All micrographs were motion-corrected using MotionCor251 and the contrast transfer function (CTF) was determined using CTFFIND452. All particles were autopicked using the NeuralNet option in EMAN253 and further checked manually. The resulting number of boxed particles was 4,255,846. Then, particle coordinates were imported to Relion54, where three rounds of 2D classification were performed to remove 2D class averages with less resolved features. The selected 1,849,818 particles were imported to cryoSPARC55 for generating ab-initio maps, and two good conformations with a discernible difference in the 5′-end of the intron were derived.

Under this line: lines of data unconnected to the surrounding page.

This design comes from an exercise in tuning for small area on the open sky130 flow, not from production work. Where RTL was checked, it was by simulation tests only, not by an equivalence proof against the original. Function not checked in runs 1 to 3: the RTL went through the layout flow alone. No activity file was given, so power comes from the tool's default toggle rates.

$ cat flow/design.v
module missile_predictor_fpga(
    input clk50mhz,
    input rst,
    input uart_rx,
    output reg servo_pwm_out_x,
    output reg servo_pwm_out_y
);
    reg [12:0] baud;
    reg [3:0]  bit_cnt;
    reg        byte_state;      
    reg        diff;            
    reg [7:0]  last_x;
    reg [7:0]  uart_y;
    wire rx_idle = bit_cnt[3] & bit_cnt[1];
    wire done    = rx_idle & ~bit_cnt[0];
    wire tick    = ~rx_idle & (&baud);
    wire shift   = tick & ~bit_cnt[3];
    always @(posedge clk50mhz) begin
        if (rx_idle)
            baud <= 13'h1b8b;
        else if (&baud)
            baud <= 13'h08ea;
        else
            baud <= {baud[11:0], baud[12] ^ baud[11] ^ baud[10] ^ baud[7]};
    end
    always @(posedge clk50mhz) begin
        if (rst)
            bit_cnt <= 4'd15;
        else if (rx_idle)
            bit_cnt <= uart_rx ? 4'd15 : 4'd0;
        else if (&baud)
            bit_cnt <= bit_cnt + 4'd1;
    end
    reg [4:0] cnt;
    wire x_done  = done & ~byte_state;
    wire cnt_hi  = cnt[4] & (cnt[3] | cnt[2]);           
    wire cnt_end = cnt[4] & cnt[3] & cnt[2] & cnt[1];    
    wire predict = x_done & cnt_end;
    wire pop     = x_done & diff & cnt_hi & ~cnt_end;
    wire win     = byte_state & ((bit_cnt == 4'd0) | (bit_cnt == 4'd15));
    wire old_bit = byte_state ? uart_y[0] : last_x[0];
    always @(posedge clk50mhz) begin
        if (rst) begin
            byte_state <= 1'b0;
            diff <= 1'b0;
            last_x <= 8'd128;
            uart_y <= 8'd128;
            cnt <= 5'd0;
        end else begin
            if (done)
                byte_state <= ~byte_state;
            if (shift)
                diff <= (diff & ~(byte_state & (bit_cnt[2:0] == 3'd0))) | (old_bit ^ uart_rx);
            if (shift & ~byte_state)
                last_x <= {uart_rx, last_x[7:1]};
            if (shift & byte_state)
                uart_y <= {uart_rx, uart_y[7:1]};
            if (x_done) begin
                if (cnt_end)
                    cnt <= {4'd0, diff};
                else if (cnt_hi | diff)
                    cnt <= cnt + 5'd1;
            end
        end
    end
    reg [7:0] ring [0:21];
    reg [3:0] slot;
    reg       slot_y;
    reg       pop_d;
    integer i;
    always @(posedge clk50mhz) begin
        if (rst) begin
            slot <= 4'd0;
            slot_y <= 1'b0;
            pop_d <= 1'b0;
        end else begin
            pop_d <= pop;
            if (!(pop | pop_d)) begin
                slot_y <= ~slot_y;
                if (slot_y)
                    slot <= (slot == 4'd10) ? 4'd0 : slot + 4'd1;
            end
        end
    end
    wire [7:0] newest = slot_y ? uart_y : last_x;
    wire wr = win & ({1'b0, slot} + 5'd1 == cnt);
    always @(posedge clk50mhz) begin
        for (i = 0; i < 21; i = i + 1)
            ring[i] <= ring[i+1];
        ring[21] <= wr ? newest : ring[0];
    end
    function [7:0] extrap(input [7:0] h19, input [7:0] h0);
        reg [8:0] d, v, p;
        begin
            d = {1'b0, h19} - {1'b0, h0};
            v = {{4{d[8]}}, d[8:4]};
            p = {1'b0, h19} + {v[5:0], 3'b000} + {v[7:0], 1'b0};
            extrap = p[7:0] & {8{~p[8]}};
        end
    endfunction
    wire [7:0] pred = extrap(newest, ring[0]);
    reg [7:0] pred_x, pred_y;
    always @(posedge clk50mhz) begin
        if (win & (slot == 4'd0) & ~slot_y)
            pred_x <= pred;
        if (win & (slot == 4'd0) & slot_y)
            pred_y <= pred;
    end
    reg [7:0] x_pos, y_pos;
    always @(posedge clk50mhz) begin
        if (rst) begin
            x_pos <= 8'd128;
            y_pos <= 8'd128;
        end else if (predict) begin
            x_pos <= pred_x;
            y_pos <= pred_y;
        end
    end
    reg [8:0]  pr;
    reg [11:0] pq;
    wire pr_end = &(pr | ~9'd293);
    wire pq_end = &(pq | ~12'd3316) & ~pq[8];
    wire pq_neg = &pq[11:8];
    always @(posedge clk50mhz) begin
        if (rst | (pq_end & (pr == 9'd95))) begin
            pr <= 9'd284;
            pq <= 12'd4010;
        end else if (pr_end) begin
            pr <= 9'd0;
            pq <= pq + 12'd1;
        end else
            pr <= pr + 9'd1;
    end
    wire [8:0] ky = {1'b0, y_pos} + 9'd85;
    always @(posedge clk50mhz) begin
        if (rst) begin
            servo_pwm_out_x <= 1'b0;
            servo_pwm_out_y <= 1'b0;
        end else begin
            servo_pwm_out_x <= pq_neg | (pq < {4'b0000, x_pos});
            servo_pwm_out_y <= pq_neg | ({pq, pr >= 9'd10} < {3'b000, ky, 1'b1});
        end
    end
endmodule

Then starting with the two conformations, we performed the Non-Uniform Refinement together with Local and Global CTF Refinement, yielding two maps with 2.36-Å resolution from 980,403 particles and 2.73-Å resolution from 468,004 particles. Further 3D Variability Analysis was performed to classify slightly different conformations in each of the above two classes, and totally six conformations were obtained. Final maps were achieved after another round of Non-uniform Refinement for each of the six classes, with resolutions at 2.68 Å, 2.35 Å, 2.62 Å, 2.65 Å, 2.97 Å, and 3.41 Å, respectively. To be noted, the conformational difference between Con2 and Con3 was found during model building. The cited resolutions for the final maps were estimated by the 0.143 criterion of FSC curve in cryoSPARC. (See more information in Supplementary Fig. 2 and Supplementary Table 1).

Model building

The initial models were built using DRRAFTER26. The atomic model of full-length holo Tetrahymena ribozyme (PDB ID: 7EZ2)9 was first rigidly fitted into the cryo-EM densities of Con1-6. Two rounds of modeling were performed for each conformation. Then the top-scoring models of Con1-6 were subjected to model optimization with Coot27, such as the P9a and 5′UCGS2 in all conformations, the phosphorothioate bond of S2 in Con1-2, and some single-stranded linker regions. The resultant models were refined using phenix.real_space_refine with secondary structure and geometry restraints28. The quality of final models was evaluated by MolProbity29 and Q-scores30. Statistics of the map reconstruction and model optimization are summarized in Supplementary Table 1 and Supplementary Fig. 2. All figures were made using Chimera56 or ChimeraX57.

Reporting summary

Further information on research design is available in the Nature Portfolio Reporting Summary linked to this article.